- Assignment
Find how many lines of the records below contain the word "fill" and write that number by itself.

Collected data
===== src/hdl/ssh_pkg.sv =====
package ssh_pkg;

    localparam int WORD_W     = 32;
    localparam int BLK_WORDS  = 16;
    localparam int ROUNDS     = 64;
    localparam int DIGEST_LEN = 8;

    typedef logic [WORD_W-1:0] t_word;

    localparam t_word IV [DIGEST_LEN] = '{
        32'h6a09e667, 32'hbb67ae85, 32'h3c6ef372, 32'ha54ff53a,
        32'h510e527f, 32'h9b05688c, 32'h1f83d9ab, 32'h5be0cd19
    };

    localparam t_word ROUND_K [ROUNDS] = '{
        32'h428a2f98, 32'h71374491, 32'hb5c0fbcf, 32'he9b5dba5,
        32'h3956c25b, 32'h59f111f1, 32'h923f82a4, 32'hab1c5ed5,
        32'hd807aa98, 32'h12835b01, 32'h243185be, 32'h550c7dc3,
        32'h72be5d74, 32'h80deb1fe, 32'h9bdc06a7, 32'hc19bf174,
        32'he49b69c1, 32'hefbe4786, 32'h0fc19dc6, 32'h240ca1cc,
        32'h2de92c6f, 32'h4a7484aa, 32'h5cb0a9dc, 32'h76f988da,
        32'h983e5152, 32'ha831c66d, 32'hb00327c8, 32'hbf597fc7,
        32'hc6e00bf3, 32'hd5a79147, 32'h06ca6351, 32'h14292967,
        32'h27b70a85, 32'h2e1b2138, 32'h4d2c6dfc, 32'h53380d13,
        32'h650a7354, 32'h766a0abb, 32'h81c2c92e, 32'h92722c85,
        32'ha2bfe8a1, 32'ha81a664b, 32'hc24b8b70, 32'hc76c51a3,
        32'hd192e819, 32'hd6990624, 32'hf40e3585, 32'h106aa070,
        32'h19a4c116, 32'h1e376c08, 32'h2748774c, 32'h34b0bcb5,
        32'h391c0cb3, 32'h4ed8aa4a, 32'h5b9cca4f, 32'h682e6ff3,
        32'h748f82ee, 32'h78a5636f, 32'h84c87814, 32'h8cc70208,
        32'h90befffa, 32'ha4506ceb, 32'hbef9a3f7, 32'hc67178f2
    };

    function automatic t_word rotr(input t_word x, input int n);
        rotr = (x >> n) | (x << (WORD_W - n));
    endfunction

endpackage


===== src/hdl/ssh_ram.sv =====
module ssh_ram #(
    parameter int WIDTH = 32,
    parameter int DEPTH = 16
) (
    input  logic                     i_clk,
    input  logic                     i_we,
    input  logic [$clog2(DEPTH)-1:0] i_waddr,
    input  logic [WIDTH-1:0]         i_wdata,
    input  logic [$clog2(DEPTH)-1:0] i_raddr,
    output logic [WIDTH-1:0]         o_rdata
);

    logic [WIDTH-1:0] r_mem [DEPTH];

    always_ff @(posedge i_clk) begin
        if (i_we) begin
            r_mem[i_waddr] <= i_wdata;
        end
        o_rdata <= r_mem[i_raddr];
    end

endmodule


===== src/hdl/sha256_stream_hasher_top.sv =====
// SHA-256 over a byte stream. Bytes enter one per beat and are packed into
// big-endian words in a 16-word block memory; a beat with last_byte set
// closes the message, and eight digest word beats follow, word 0 first.
// Input is stalled while a block is compressed, padded or read out. A
// byte that does not fill a block is taken without a stall; the 64th byte
// of a block starts a load, 64 rounds at one round per cycle and one
// chaining add. Closing a message writes the padding one word per cycle up
// to the end of the block, compresses once or twice, and with double_hash
// set writes the eight digest words back and compresses one more block
// before output.
module sha256_stream_hasher_top (
    input  logic        i_clk,
    input  logic        i_rst_n,
    input  logic        i_cfg_valid,
    output logic        o_cfg_ready,
    input  logic        i_cfg_data,
    input  logic        i_valid,
    output logic        o_stall,
    input  logic [7:0]  i_data_byte,
    input  logic        i_byte_valid,
    input  logic        i_last_byte,
    output logic        o_valid,
    input  logic        i_stall,
    output logic [31:0] o_digest_word,
    output logic [2:0]  o_word_index,
    output logic        o_last_word
);

    localparam logic [2:0] S_IDLE = 3'd0;
    localparam logic [2:0] S_PAD  = 3'd1;
    localparam logic [2:0] S_LOAD = 3'd2;
    localparam logic [2:0] S_COMP = 3'd3;
    localparam logic [2:0] S_ADD  = 3'd4;
    localparam logic [2:0] S_DH   = 3'd5;
    localparam logic [2:0] S_OUT  = 3'd6;

    typedef ssh_pkg::t_word t_word;

    logic [2:0]  r_state, n_state;
    logic        r_dh_cfg;
    logic [63:0] r_bits, n_bits;
    logic [23:0] r_acc, n_acc;
    logic        r_lastp, n_lastp;
    logic        r_fin, n_fin;
    logic        r_first, n_first;
    logic        r_lenok, n_lenok;
    logic        r_second, n_second;
    logic [3:0]  r_p, n_p;
    logic [5:0]  r_round, n_round;
    logic [2:0]  r_cnt, n_cnt;
    t_word       r_h [8];
    t_word       n_h [8];
    t_word       r_v [8];
    t_word       n_v [8];
    t_word       r_w [16];
    t_word       n_w [16];

    logic        we;
    logic [3:0]  waddr, raddr;
    t_word       wdata, rdata;

    ssh_ram #(.WIDTH(ssh_pkg::WORD_W), .DEPTH(ssh_pkg::BLK_WORDS)) u_blk (
        .i_clk  (i_clk),
        .i_we   (we),
        .i_waddr(waddr),
        .i_wdata(wdata),
        .i_raddr(raddr),
        .o_rdata(rdata)
    );

    assign o_cfg_ready   = 1'b1;
    assign o_stall       = (r_state != S_IDLE);
    assign o_valid       = (r_state == S_OUT);
    assign o_digest_word = r_h[r_cnt];
    assign o_word_index  = r_cnt;
    assign o_last_word   = (r_cnt == 3'd7);

    logic  in_acc;
    t_word w_new, t1, t2, s0, s1, padword;
    logic [5:0] fill;

    assign in_acc = i_valid && !o_stall;
    assign fill   = r_bits[8:3];

    always_comb begin
        s1 = ssh_pkg::rotr(r_w[14], 17) ^ ssh_pkg::rotr(r_w[14], 19) ^ (r_w[14] >> 10);
        s0 = ssh_pkg::rotr(r_w[1], 7) ^ ssh_pkg::rotr(r_w[1], 18) ^ (r_w[1] >> 3);
        w_new = (r_round < 6'd16) ? rdata : (s1 + r_w[9] + s0 + r_w[0]);
        t1 = r_v[7] + (ssh_pkg::rotr(r_v[4], 6) ^ ssh_pkg::rotr(r_v[4], 11)
             ^ ssh_pkg::rotr(r_v[4], 25)) + ((r_v[4] & r_v[5]) ^ (~r_v[4] & r_v[6]))
             + ssh_pkg::ROUND_K[r_round] + w_new;
        t2 = (ssh_pkg::rotr(r_v[0], 2) ^ ssh_pkg::rotr(r_v[0], 13)
             ^ ssh_pkg::rotr(r_v[0], 22))
             + ((r_v[0] & r_v[1]) ^ (r_v[0] & r_v[2]) ^ (r_v[1] & r_v[2]));
        case (fill[1:0])
            2'd0:    padword = 32'h80000000;
            2'd1:    padword = {r_acc[7:0], 8'h80, 16'h0};
            2'd2:    padword = {r_acc[15:0], 8'h80, 8'h0};
            default: padword = {r_acc[23:0], 8'h80};
        endcase
    end

    always_comb begin
        n_state  = r_state;
        n_bits   = r_bits;
        n_acc    = r_acc;
        n_lastp  = r_lastp;
        n_fin    = r_fin;
        n_first  = r_first;
        n_lenok  = r_lenok;
        n_second = r_second;
        n_p      = r_p;
        n_round  = r_round;
        n_cnt    = r_cnt;
        n_h      = r_h;
        n_v      = r_v;
        n_w      = r_w;
        we       = 1'b0;
        waddr    = r_p;
        wdata    = 32'h0;
        raddr    = 4'd0;
        case (r_state)
            S_IDLE: begin
                if (in_acc) begin
                    n_lastp = i_last_byte;
                    if (i_byte_valid) begin
                        n_acc  = {r_acc[15:0], i_data_byte};
                        n_bits = r_bits + 64'd8;
                        if (fill[1:0] == 2'd3) begin
                            we    = 1'b1;
                            waddr = fill[5:2];
                            wdata = {r_acc, i_data_byte};
                        end
                    end
                    if (i_byte_valid && fill == 6'd63) begin
                        n_state = S_LOAD;
                    end else if (i_last_byte) begin
                        n_state = S_PAD;
                        n_fin   = 1'b1;
                        n_first = 1'b1;
                        n_p     = n_bits[8:5];
                        n_lenok = (n_bits[8:6] != 3'd7);
                    end
                end
            end
            S_PAD: begin
                we      = 1'b1;
                waddr   = r_p;
                n_first = 1'b0;
                if (r_first) begin
                    wdata = padword;
                end else if (r_lenok && r_p == 4'd14) begin
                    wdata = r_bits[63:32];
                end else if (r_lenok && r_p == 4'd15) begin
                    wdata = r_bits[31:0];
                end
                // The length may land in the first word written only when it is word 14 or 15.
                if (r_first && r_lenok && r_p >= 4'd14) begin
                    wdata = (r_p == 4'd14) ? r_bits[63:32] : r_bits[31:0];
                end
                n_p = r_p + 4'd1;
                if (r_p == 4'd15) begin
                    n_state = S_LOAD;
                end
            end
            S_LOAD: begin
                raddr   = 4'd0;
                n_v     = r_h;
                n_round = 6'd0;
                n_state = S_COMP;
            end
            S_COMP: begin
                raddr = r_round[3:0] + 4'd1;
                for (int i = 0; i < 15; i++) begin
                    n_w[i] = r_w[i+1];
                end
                n_w[15] = w_new;
                n_v[7] = r_v[6];
                n_v[6] = r_v[5];
                n_v[5] = r_v[4];
                n_v[4] = r_v[3] + t1;
                n_v[3] = r_v[2];
                n_v[2] = r_v[1];
                n_v[1] = r_v[0];
                n_v[0] = t1 + t2;
                n_round = r_round + 6'd1;
                if (r_round == 6'd63) begin
                    n_state = S_ADD;
                end
            end
            S_ADD: begin
                for (int i = 0; i < 8; i++) begin
                    n_h[i] = r_h[i] + r_v[i];
                end
                n_cnt = 3'd0;
                if (r_fin) begin
                    if (!r_lenok) begin
                        n_lenok = 1'b1;
                        n_first = 1'b0;
                        n_p     = 4'd0;
                        n_state = S_PAD;
                    end else if (r_dh_cfg && !r_second) begin
                        n_state = S_DH;
                    end else begin
                        n_state = S_OUT;
                    end
                end else if (r_lastp) begin
                    n_fin   = 1'b1;
                    n_first = 1'b1;
                    n_p     = 4'd0;
                    n_lenok = 1'b1;
                    n_state = S_PAD;
                end else begin
                    n_state = S_IDLE;
                end
            end
            S_DH: begin
                // The first digest becomes a fresh 32-byte message.
                we    = 1'b1;
                waddr = {1'b0, r_cnt};
                wdata = r_h[r_cnt];
                n_cnt = r_cnt + 3'd1;
                if (r_cnt == 3'd7) begin
                    n_h      = ssh_pkg::IV;
                    n_bits   = 64'd256;
                    n_acc    = 24'h0;
                    n_second = 1'b1;
                    n_first  = 1'b1;
                    n_lenok  = 1'b1;
                    n_p      = 4'd8;
                    n_state  = S_PAD;
                end
            end
            S_OUT: begin
                if (!i_stall) begin
                    n_cnt = r_cnt + 3'd1;
                    if (r_cnt == 3'd7) begin
                        n_h      = ssh_pkg::IV;
                        n_bits   = 64'd0;
                        n_fin    = 1'b0;
                        n_second = 1'b0;
                        n_lastp  = 1'b0;
                        n_state  = S_IDLE;
                    end
                end
            end
            default: n_state = S_IDLE;
        endcase
    end

    always_ff @(posedge i_clk) begin
        if (!i_rst_n) begin
            r_state  <= S_IDLE;
            r_dh_cfg <= 1'b0;
            r_bits   <= 64'd0;
            r_lastp  <= 1'b0;
            r_fin    <= 1'b0;
            r_first  <= 1'b0;
            r_lenok  <= 1'b0;
            r_second <= 1'b0;
            r_p      <= 4'd0;
            r_round  <= 6'd0;
            r_cnt    <= 3'd0;
            r_h      <= ssh_pkg::IV;
        end else begin
            if (i_cfg_valid && o_cfg_ready) begin
                r_dh_cfg <= i_cfg_data;
            end
            r_state  <= n_state;
            r_bits   <= n_bits;
            r_lastp  <= n_lastp;
            r_fin    <= n_fin;
            r_first  <= n_first;
            r_lenok  <= n_lenok;
            r_second <= n_second;
            r_p      <= n_p;
            r_round  <= n_round;
            r_cnt    <= n_cnt;
            r_h      <= n_h;
        end
    end

    always_ff @(posedge i_clk) begin
        r_acc <= n_acc;
        r_v   <= n_v;
        r_w   <= n_w;
    end

endmodule


===== config.mk =====
export PLATFORM = sky130hd
export DESIGN_NAME = sha256_stream_hasher_top
export DESIGN_NICKNAME = d
export VERILOG_FILES = /design/src/hdl/ssh_pkg.sv /design/src/hdl/ssh_ram.sv /design/src/hdl/sha256_stream_hasher_top.sv
export SDC_FILE = /design/constraint.sdc
export NUM_CORES = 2
export LEC_CHECK = 0
export ABC_AREA = 1
export BUFFER_PORTS_ARGS = -buffer_cell sky130_fd_sc_hd__buf_2
export CORE_AREA = 4 4 574 576
export DETAILED_ROUTE_END_ITERATION = 7
export DIE_AREA = 0 0 578 580
export PLACE_DENSITY = 0.53
export SLEW_MARGIN = 10
export SYNTH_ARGS = -nofsm -noshare
export SYNTH_HDL_FRONTEND = slang
export SYNTH_SLANG_ARGS = --single-unit

===== constraint.sdc =====
create_clock -name i_clk -period 13.15 [get_ports i_clk]
set_clock_uncertainty 0.15 [all_clocks]
set_input_delay 3.2875 -clock i_clk [delete_from_list [all_inputs] [get_ports i_clk]]
set_output_delay 3.2875 -clock i_clk [all_outputs]
set_load 0.05 [all_outputs]

=== Word-level counts from Yosys, hierarchy flattened ===
Memory sizes are Yosys's and may differ from the RTL's. A register that Yosys moved wholly into a read port is not among the register bits.
Cells that the tools add are included.

* Bitwise operators: 29
* Magnitude comparators: 4
* Equal/unequal tests: 27
* Muxes and demuxes: 88
* Add/sub/neg operators: 23
* Reduce and logical (&&, ||, !) cells: 32

{| class="wikitable"
|+ Operator list
! operator !! count
|-
| one-hot mux 256 bit (3 select lines) || 1
|-
| adder 32 bit || 18
|-
| two-way mux 256 bit || 2
|-
| one-hot mux 256 bit (2 select lines) || 1
|-
| two-way mux 64 bit || 7
|-
| two-way mux 32 bit || 13
|-
| XOR 32 bit || 9
|-
| one-hot mux 32 bit (3 select lines) || 2
|-
| one-hot mux 64 bit (3 select lines) || 1
|-
| bitwise AND 32 bit || 5
|-
| binary-select mux 32 bit (select 3 bit) || 1
|-
| two-way mux 24 bit || 3
|-
| adder 64 x 4 -> 64 bit (second input constant) || 1
|-
| one-hot mux 24 bit (2 select lines) || 1
|-
| two-way mux 4 bit || 11
|-
| two-way mux 3 bit || 11
|-
| inverter 32 bit || 1
|-
| bitwise OR 10 x 32 -> 32 bit || 1
|-
| bitwise OR 13 x 32 -> 32 bit || 1
|-
| bitwise OR 14 x 32 -> 32 bit || 1
|-
| bitwise OR 15 x 32 -> 32 bit || 1
|-
| bitwise OR 19 x 32 -> 32 bit || 1
|-
| bitwise OR 21 x 32 -> 32 bit || 1
|-
| bitwise OR 25 x 32 -> 32 bit || 1
|-
| other kinds (46) || 108
|}

* RAM bits: 512
* Output and inout port bits: 39
* Register bits after elaboration: 1134
* Memory bits (read-only): 2048
* Memories kept: 2

{| class="wikitable"
|+ Memories
! name !! depth !! width !! read ports !! clocked after memory_dff !! write ports !! line !! source
|-
| (name not given) || 64 || 32 || 1 || 0 || 0 || sha256_stream_hasher_top.sv:91 || <nowiki>+ ssh_pkg::ROUND_K[r_round] + w_new;</nowiki>
|-
| u_blk.r_mem || 16 || 32 || 1 || 1 || 1 || ssh_ram.sv:13 || <nowiki>logic [WIDTH-1:0] r_mem [DEPTH];</nowiki>
|}

=== Logic depth before layout (Yosys ltp) ===
* Word-level depth: 10
* Gate-level depth with buffers: 51

=== Hierarchy ===
Synthesis repeated with hierarchy kept, for this count alone.

* Cells, all modules: 11598
* Area, all modules: 99289.0 um^2

{| class="wikitable"
|+ Modules (own cells, without submodules)
! module !! sequential area each (um^2) !! area an instance (um^2) !! cells an instance !! instances
|-
| sha256_stream_hasher_top || 30569.3 || 76558.4 || 9478 || 1
|-
| ssh_ram || 16015.4 || 22730.6 || 2120 || 1
|}

=== Worst setup path before layout ===
No wires, ideal clock.

* Path type: register -> register
* From: register r_w[456] in the netlist's numbering
* To: register r_v[254] in the netlist's numbering (data pin)
* Period minus slack after synthesis: 8.627 ns
* Arrival time: 8.210 ns
* Required time: 12.733 ns
* Slack: 4.523 ns
* Library setup time: 0.267 ns
* Stages on the path, launching flop included: 46
* Path through: edfxtp_1 > xnor2_1 > xor2_1 > fa_1 > inv_1 > fa_1 > ha_1 > inv_1 > fa_1 > inv_1 > nand2_1 > nand3_1 > a41oi_1 > o21bai_1 > xor2_1 > nand2_1 > o21a_1 > inv_1 > (+10 left out) > nor3_1 > nand2_1 > nand3_1 > a21oi_1 > o21ai_1 > a31oi_1 > xor2_1 > fa_1 > inv_1 > ha_1 > a21oi_1 > o21a_1 > o21ai_0 > a221oi_1 > nand2_1 > or2_2 > nand3_1 > o21ai_0

{| class="wikitable"
|+ RTL lines
! what !! line !! source
|-
| from (decl) || sha256_stream_hasher_top.sv:55 || <nowiki>t_word r_w [16];</nowiki>
|-
| from (signal assigned) || sha256_stream_hasher_top.sv:286 || <nowiki>r_w <= n_w;</nowiki>
|-
| to (signal assigned) || sha256_stream_hasher_top.sv:285 || <nowiki>r_v <= n_v;</nowiki>
|-
| to (decl) || sha256_stream_hasher_top.sv:53 || <nowiki>t_word r_v [8];</nowiki>
|}

==> flow_summary.yaml <==
run_status:
  status: "finished, final reports clean"
critical_path:
  endpoint: "r_v[255]$_DFFE_PP_"
  end_kind: "register"
  r2r_setup_slack_ns: 1.95
  r2r_end: "r_v[255]$_DFFE_PP_"
  max_stage_delay_ns: 0.63
  cp.arrival_ns: 11.62
  timing.critical_path.from: "r_w[454]$_DFFE_PP_"
  r2r_cells: 43
  crit_fanout: 6
  critPathRequiredTime_ns: 13.57
  timing.rr.start: "r_w[454]$_DFFE_PP_"
  start_kind: "register"
  cp_common_cell: "nand2_1"
  critical_path_class: "register to register"
  cpMaxStageDelayCell: "fa_1"
yosys:
  ys.flop_type: "edfxtp_1"
  ys_ff_latch: 1675
  syn_inst: 10900
  synth_top_area_cell: "edfxtp_1"
  synth-edff-count: 1304
  synth_area_um2: 96800
  yosysWarnings: 0
  syn_nets: 11500
  synth_area_leaders: "edfxtp_1 40%, dfxtp_1 7.7%, nand2_1 7.5%, o21ai_0 6.3%, ha_1 5.4%"
  yosys.area.top_type_share: 0.404
  yosysSeqAreaShare: 0.481
  synth.distinct_cells: 74
  avgSynthCellArea_um2: 8.88
  synth-async-reset-ratio: 0
sta:
  period_minus_slack_ns: 11.20
  period_share: 0.851
  setup_ws_ns: 1.95
  slew_headroom: 0.186
  grt_setup_unrepaired: "false"
  setup_viol: 0
  worst_slew_pin_slew_ns: 1.21
  timing.fmax_ghz: 0.0893
  tns_ns: 0
  report.final.slew_viol_count: 0
  finalHoldViolCount: 0
routing:
  drt_first_pass_iters: 8
  dr_total_vias: 80800
  ant_nets: 0
  avgViaCountPerCell: 5.26
  wl_um: 394000
  drtIter0Drc: 8311
  wl_per_cell_um: 25.6
  drc: 0
layout:
  finalInstanceArea_um2: 109000
  drive_gt1_frac: 0.0558
  num-fill-cells: 33700
  stdcell_count: 15400
  layout.nets: 11500
  area_delta_synth_final_pct: 12.1
cts:
  post-cts-setup-buffers: 0
  cts_resized: 0
  tritoncts: "built"
  h-tree-depth: 4
  tritoncts_num_sinks: 1675
  path_clk_slew_ns: 0.06
  clk_latency_ns: 0.91
  cts_hold_buffers: 0
  cts_root_buf: "clkbuf_16"
  cts_buffers: 196
  clockBufferDepth: 4
global_routing:
  grt_max_degree: 207
  grt-ovfl-total: 0
  grt_pass1_vias: 76700
  antenna_found_initial: 28
  grt_pass1_wl_um: 557000
  grt_usage: 0.226
floorplanning:
  die_area_um2: 335000
  fp.coreArea_um2: 324000
  die_w_um: 578
  die_h_um: 580
  start_util: 0.299
  rows: 209
  ios: 55
place:
  hpwlAfterDp_um: 290000
  place_ws_ns: 2.21
  place_area_um2: 102000
  routabilityCongestion: 1.03
  placedCellCount: 15000
  portBuffers: 53
run:
  maxCapViolCount: 0
worst_hold_path:
  holdCritPathClass: "register to register"
## metrics by stage
step	hold slack [ns]	util
after floorplan	0.250	-
after global placement	0.250	0.316
after detailed placement	0.255	0.316
after CTS	0.232	0.335
after global routing	0.253	0.335
final	0.237	0.335
## critical path: cells and delay by family, from the launching register on
kind | cells | cell delay [ns]
XOR/XNOR | 5 | 1.60
flip-flops | 1 | 0.50
adder cells (fa/ha/maj) | 9 | 4.35
AO/OA/AOI/OAI | 3 | 0.89
AND/OR/NAND/NOR | 20 | 2.99
buffers and inverters | 6 | 0.38
## synthesized netlist by cell type, drive strengths merged, types with 11 or more instances
cell type,n
a31oi,85
o21a,31
a211oi,29
edfxtp,1304
ha,415
a21o,63
a221oi,24
nand3,514
xor2,204
nand2,1948
a221o,11
nor4,24
or2,53
buf,97
nand4,67
fa,197
o21bai,91
nor2,901
inv,1366
o221ai,143
clkbuf,324
xnor2,190
nand3b,17
o211ai,57
dfxtp,371
a21boi,26
nor3,149
o21ai,1261
o22ai,62
a21oi,801
## state kept, by name, indices dropped and copies added, names as in the netlist
| name | count |
|---|---|
| r_w | 512 |
| u_blk.r_mem | 512 |
| r_h | 256 |
| r_v | 256 |
| r_bits | 61 |
| u_blk.o_rdata | 32 |
| r_acc | 24 |
| r_round | 6 |
| r_p | 4 |
| o_word_index | 3 |
| r_state | 3 |
| r_dh_cfg | 1 |
| r_fin | 1 |
| r_first | 1 |
| r_lastp | 1 |
| r_lenok | 1 |
| r_second | 1 |
## area by class of cell
cell class                 count  area [µm²]  area share
sequential                  1675       46600       0.429
multi-input combinational   7432       43600       0.402
inverter                    1374        5190      0.0478
clock inverter               116        1220      0.0112
timing repair buffer         193        1370      0.0126
tap                         4325        5410      0.0498
clock buffer                 241        5160      0.0476
antenna                       13        32.5    0.000300
## cells by family after synthesis
family | synth area share
other | 0.0000387
flip-flops | 0.481
buffers and inverters | 0.0706
XOR/XNOR | 0.0356
AO/OA/AOI/OAI | 0.160
AND/OR/NAND/NOR | 0.158
multiplexers | 0.000207
adder cells (fa/ha/maj) | 0.0945
## worst min path at each step
stage | end | cells past startpoint | from
floorplan | r_w[100]$_DFFE_PP_ | 0 | r_w[68]$_DFFE_PP_
global placement | r_w[223]$_DFFE_PP_ | 0 | r_w[191]$_DFFE_PP_
detailed placement | r_w[100]$_DFFE_PP_ | 0 | r_w[68]$_DFFE_PP_
CTS | r_w[39]$_DFFE_PP_ | 0 | r_w[7]$_DFFE_PP_
global route | r_w[39]$_DFFE_PP_ | 0 | r_w[7]$_DFFE_PP_
finish | r_w[62]$_DFFE_PP_ | 0 | r_w[30]$_DFFE_PP_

- Your response
8